> Problem description
Wherever "stage" turns up in the entries, copy out the line that holds it.

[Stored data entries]
________

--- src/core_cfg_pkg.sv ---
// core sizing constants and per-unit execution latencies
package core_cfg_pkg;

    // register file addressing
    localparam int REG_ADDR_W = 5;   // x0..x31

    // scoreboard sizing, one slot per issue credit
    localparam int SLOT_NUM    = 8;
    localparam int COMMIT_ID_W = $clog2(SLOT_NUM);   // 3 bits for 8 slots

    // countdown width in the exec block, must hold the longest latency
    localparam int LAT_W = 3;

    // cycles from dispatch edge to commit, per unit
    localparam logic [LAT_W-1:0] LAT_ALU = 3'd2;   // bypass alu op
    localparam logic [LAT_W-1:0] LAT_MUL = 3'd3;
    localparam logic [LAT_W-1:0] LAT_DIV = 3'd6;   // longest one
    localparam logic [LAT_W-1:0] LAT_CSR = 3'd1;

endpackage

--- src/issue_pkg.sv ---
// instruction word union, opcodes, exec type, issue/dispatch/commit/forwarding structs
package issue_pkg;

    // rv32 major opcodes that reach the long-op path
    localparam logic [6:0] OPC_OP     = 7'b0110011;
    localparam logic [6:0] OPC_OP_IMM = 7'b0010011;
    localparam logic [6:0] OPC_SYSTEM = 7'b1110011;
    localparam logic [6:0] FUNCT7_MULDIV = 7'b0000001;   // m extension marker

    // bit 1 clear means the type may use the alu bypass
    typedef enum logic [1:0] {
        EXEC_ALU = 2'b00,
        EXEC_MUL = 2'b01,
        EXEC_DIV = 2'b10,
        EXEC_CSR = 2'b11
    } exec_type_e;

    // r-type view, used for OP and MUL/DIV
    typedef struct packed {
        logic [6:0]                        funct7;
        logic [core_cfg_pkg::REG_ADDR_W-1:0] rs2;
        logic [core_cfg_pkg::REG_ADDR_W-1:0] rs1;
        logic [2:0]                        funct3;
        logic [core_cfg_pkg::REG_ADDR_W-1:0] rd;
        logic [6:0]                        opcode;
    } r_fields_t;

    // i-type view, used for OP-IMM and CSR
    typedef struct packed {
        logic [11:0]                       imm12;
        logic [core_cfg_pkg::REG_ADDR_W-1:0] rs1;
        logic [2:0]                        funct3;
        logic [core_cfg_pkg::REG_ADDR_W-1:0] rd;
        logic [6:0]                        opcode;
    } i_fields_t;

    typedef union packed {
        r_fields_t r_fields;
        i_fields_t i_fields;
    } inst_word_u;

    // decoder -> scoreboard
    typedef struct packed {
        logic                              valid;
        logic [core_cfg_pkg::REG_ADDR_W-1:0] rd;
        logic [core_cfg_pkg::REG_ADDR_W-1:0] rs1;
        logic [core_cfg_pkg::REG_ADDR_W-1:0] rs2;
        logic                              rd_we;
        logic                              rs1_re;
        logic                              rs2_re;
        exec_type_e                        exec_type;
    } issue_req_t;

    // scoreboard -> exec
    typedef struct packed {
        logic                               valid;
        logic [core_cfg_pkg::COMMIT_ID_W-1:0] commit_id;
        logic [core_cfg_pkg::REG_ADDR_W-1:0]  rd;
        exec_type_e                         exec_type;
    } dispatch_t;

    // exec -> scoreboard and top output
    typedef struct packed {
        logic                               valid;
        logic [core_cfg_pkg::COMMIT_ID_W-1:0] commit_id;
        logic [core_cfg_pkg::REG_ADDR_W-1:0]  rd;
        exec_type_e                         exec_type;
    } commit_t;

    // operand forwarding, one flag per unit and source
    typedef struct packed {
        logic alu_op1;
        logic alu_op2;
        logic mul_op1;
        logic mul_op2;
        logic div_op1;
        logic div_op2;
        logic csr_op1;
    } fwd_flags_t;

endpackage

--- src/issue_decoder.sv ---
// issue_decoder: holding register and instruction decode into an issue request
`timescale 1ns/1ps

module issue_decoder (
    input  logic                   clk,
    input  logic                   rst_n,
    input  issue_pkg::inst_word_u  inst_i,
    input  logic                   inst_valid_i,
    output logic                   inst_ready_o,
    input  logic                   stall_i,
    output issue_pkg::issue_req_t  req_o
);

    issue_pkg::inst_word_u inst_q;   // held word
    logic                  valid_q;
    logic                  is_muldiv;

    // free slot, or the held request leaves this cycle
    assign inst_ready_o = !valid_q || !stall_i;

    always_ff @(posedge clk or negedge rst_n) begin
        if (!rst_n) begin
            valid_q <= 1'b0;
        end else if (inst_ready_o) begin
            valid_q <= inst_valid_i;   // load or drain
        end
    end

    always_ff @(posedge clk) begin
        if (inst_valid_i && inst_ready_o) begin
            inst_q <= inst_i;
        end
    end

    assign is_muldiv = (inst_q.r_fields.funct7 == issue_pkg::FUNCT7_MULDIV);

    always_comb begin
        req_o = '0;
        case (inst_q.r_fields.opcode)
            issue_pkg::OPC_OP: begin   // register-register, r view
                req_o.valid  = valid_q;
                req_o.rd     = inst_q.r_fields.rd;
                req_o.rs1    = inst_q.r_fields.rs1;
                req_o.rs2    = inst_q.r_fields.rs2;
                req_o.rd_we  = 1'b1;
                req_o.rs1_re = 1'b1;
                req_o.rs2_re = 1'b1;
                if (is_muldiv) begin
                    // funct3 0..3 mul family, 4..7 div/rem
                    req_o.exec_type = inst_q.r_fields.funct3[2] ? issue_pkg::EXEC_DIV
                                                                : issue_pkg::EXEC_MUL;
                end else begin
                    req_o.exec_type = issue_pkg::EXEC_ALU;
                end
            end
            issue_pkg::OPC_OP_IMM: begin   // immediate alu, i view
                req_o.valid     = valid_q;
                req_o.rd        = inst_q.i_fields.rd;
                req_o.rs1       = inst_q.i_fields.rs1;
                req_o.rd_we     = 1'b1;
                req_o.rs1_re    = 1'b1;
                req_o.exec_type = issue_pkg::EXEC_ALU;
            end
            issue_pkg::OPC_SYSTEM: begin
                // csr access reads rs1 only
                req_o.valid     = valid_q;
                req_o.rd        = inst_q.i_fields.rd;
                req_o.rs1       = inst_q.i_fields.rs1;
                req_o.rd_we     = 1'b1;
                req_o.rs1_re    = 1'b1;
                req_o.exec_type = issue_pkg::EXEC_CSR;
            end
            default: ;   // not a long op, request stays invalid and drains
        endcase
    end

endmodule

________

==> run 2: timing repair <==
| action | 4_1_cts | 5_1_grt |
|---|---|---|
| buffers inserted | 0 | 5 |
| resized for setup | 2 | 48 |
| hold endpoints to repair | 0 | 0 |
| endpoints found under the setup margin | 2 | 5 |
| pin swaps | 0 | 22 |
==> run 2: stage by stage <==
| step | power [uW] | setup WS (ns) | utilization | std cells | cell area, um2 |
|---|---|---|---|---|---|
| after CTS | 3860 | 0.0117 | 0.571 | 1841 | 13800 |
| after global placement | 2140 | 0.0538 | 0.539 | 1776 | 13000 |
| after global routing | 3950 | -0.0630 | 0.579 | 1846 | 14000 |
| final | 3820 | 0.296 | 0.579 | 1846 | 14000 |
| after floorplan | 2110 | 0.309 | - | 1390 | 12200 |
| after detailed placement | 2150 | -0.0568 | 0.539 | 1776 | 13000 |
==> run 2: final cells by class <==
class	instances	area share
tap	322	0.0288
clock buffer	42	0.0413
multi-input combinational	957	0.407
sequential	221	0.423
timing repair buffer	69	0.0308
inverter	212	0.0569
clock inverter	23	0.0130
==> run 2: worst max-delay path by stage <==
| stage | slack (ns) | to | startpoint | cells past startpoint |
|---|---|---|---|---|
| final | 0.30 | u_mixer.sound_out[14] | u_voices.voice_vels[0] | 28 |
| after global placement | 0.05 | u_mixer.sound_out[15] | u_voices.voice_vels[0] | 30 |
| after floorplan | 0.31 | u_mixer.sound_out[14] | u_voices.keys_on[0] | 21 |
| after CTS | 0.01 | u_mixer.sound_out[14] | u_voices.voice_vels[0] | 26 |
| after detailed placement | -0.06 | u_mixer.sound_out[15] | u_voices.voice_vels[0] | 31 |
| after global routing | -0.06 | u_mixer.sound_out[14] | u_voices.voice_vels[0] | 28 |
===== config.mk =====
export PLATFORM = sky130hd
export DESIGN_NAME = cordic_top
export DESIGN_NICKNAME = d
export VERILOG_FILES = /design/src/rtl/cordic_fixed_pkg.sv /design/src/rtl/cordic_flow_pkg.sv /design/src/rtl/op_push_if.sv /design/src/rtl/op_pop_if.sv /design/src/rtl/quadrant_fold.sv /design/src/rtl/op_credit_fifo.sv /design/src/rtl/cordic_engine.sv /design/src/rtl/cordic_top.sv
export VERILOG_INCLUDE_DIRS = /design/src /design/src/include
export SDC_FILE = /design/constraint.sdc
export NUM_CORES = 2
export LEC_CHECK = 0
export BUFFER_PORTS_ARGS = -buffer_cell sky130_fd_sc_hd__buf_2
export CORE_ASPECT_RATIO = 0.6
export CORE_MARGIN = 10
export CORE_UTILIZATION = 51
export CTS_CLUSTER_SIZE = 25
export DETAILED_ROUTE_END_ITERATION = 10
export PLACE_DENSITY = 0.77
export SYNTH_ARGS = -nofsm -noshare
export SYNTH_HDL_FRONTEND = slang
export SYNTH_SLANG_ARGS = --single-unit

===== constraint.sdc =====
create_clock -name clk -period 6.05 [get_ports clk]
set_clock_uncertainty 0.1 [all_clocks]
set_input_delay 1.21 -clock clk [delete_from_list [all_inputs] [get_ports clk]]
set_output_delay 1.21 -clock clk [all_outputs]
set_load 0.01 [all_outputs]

________

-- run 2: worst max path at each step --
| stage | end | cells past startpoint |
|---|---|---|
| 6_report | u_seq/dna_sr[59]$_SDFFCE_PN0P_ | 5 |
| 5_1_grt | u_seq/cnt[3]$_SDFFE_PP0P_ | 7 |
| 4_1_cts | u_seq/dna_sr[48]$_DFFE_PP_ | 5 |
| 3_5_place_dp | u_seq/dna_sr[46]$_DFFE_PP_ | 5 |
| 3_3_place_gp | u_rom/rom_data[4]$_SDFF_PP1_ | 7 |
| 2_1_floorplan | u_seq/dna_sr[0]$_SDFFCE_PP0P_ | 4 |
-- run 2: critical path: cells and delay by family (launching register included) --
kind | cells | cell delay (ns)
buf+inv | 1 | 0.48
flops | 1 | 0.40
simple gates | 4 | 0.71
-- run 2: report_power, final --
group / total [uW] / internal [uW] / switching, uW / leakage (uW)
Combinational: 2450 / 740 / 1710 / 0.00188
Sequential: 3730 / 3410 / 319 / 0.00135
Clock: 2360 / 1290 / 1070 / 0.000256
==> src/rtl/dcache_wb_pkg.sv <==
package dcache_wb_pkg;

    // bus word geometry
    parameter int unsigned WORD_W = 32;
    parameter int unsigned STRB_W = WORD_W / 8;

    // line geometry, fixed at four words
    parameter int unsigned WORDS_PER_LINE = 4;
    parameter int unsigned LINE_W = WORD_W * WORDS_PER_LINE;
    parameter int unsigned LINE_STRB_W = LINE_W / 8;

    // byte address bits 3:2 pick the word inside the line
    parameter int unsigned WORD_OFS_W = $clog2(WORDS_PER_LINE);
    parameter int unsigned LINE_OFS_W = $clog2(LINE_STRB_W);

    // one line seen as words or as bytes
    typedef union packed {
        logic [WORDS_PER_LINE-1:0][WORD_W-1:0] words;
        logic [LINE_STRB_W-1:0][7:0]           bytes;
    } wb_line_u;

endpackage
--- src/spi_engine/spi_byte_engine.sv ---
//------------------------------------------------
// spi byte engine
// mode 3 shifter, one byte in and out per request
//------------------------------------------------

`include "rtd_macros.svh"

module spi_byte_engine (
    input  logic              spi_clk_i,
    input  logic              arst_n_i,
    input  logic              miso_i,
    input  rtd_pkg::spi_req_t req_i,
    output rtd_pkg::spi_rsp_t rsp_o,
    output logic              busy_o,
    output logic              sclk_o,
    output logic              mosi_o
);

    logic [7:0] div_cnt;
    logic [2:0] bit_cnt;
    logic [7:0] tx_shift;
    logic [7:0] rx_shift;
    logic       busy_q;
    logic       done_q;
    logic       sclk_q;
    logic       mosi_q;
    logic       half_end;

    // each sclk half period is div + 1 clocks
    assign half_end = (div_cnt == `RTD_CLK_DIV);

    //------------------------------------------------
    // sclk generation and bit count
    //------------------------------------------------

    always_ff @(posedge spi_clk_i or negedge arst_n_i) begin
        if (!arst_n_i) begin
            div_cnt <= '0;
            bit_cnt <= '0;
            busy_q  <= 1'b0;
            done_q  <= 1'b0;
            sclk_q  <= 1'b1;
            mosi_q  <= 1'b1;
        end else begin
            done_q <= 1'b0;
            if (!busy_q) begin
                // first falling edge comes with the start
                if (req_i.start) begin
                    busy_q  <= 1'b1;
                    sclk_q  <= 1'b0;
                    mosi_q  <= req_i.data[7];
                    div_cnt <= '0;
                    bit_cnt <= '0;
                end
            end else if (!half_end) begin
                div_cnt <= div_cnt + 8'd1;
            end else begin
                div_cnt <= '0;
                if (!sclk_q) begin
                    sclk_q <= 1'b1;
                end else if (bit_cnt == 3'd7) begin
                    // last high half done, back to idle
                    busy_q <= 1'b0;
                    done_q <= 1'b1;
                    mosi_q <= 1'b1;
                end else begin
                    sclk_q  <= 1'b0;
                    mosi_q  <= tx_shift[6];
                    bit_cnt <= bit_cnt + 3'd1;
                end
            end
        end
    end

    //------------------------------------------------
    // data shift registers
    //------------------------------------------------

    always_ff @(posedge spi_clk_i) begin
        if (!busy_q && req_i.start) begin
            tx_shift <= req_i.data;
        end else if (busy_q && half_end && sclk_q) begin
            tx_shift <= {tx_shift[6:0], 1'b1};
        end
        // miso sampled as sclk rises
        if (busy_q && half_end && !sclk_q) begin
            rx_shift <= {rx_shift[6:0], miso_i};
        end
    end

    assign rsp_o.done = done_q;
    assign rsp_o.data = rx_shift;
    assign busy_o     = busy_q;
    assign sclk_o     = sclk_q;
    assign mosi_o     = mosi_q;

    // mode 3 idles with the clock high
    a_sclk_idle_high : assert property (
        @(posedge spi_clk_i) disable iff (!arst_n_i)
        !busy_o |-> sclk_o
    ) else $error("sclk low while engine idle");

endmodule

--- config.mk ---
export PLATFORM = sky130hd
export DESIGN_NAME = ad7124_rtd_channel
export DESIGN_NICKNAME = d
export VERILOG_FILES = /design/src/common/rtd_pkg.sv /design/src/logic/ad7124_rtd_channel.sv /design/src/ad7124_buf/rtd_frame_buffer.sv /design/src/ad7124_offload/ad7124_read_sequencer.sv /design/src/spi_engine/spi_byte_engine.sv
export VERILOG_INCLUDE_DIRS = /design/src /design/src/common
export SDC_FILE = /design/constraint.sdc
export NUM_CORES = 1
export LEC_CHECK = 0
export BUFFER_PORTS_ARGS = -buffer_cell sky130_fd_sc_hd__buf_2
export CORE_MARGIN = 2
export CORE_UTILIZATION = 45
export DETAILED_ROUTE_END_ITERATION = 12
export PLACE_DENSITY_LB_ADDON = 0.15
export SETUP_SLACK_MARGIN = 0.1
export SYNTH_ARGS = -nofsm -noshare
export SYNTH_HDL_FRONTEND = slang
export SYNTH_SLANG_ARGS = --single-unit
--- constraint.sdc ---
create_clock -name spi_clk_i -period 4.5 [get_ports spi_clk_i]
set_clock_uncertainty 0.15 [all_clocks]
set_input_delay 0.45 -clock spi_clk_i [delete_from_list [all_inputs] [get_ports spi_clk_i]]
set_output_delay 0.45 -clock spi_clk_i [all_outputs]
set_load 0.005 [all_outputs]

________

> Your response
==> run 2: stage by stage <==
==> run 2: worst max-delay path by stage <==
| stage | slack (ns) | to | startpoint | cells past startpoint |
| stage | end | cells past startpoint |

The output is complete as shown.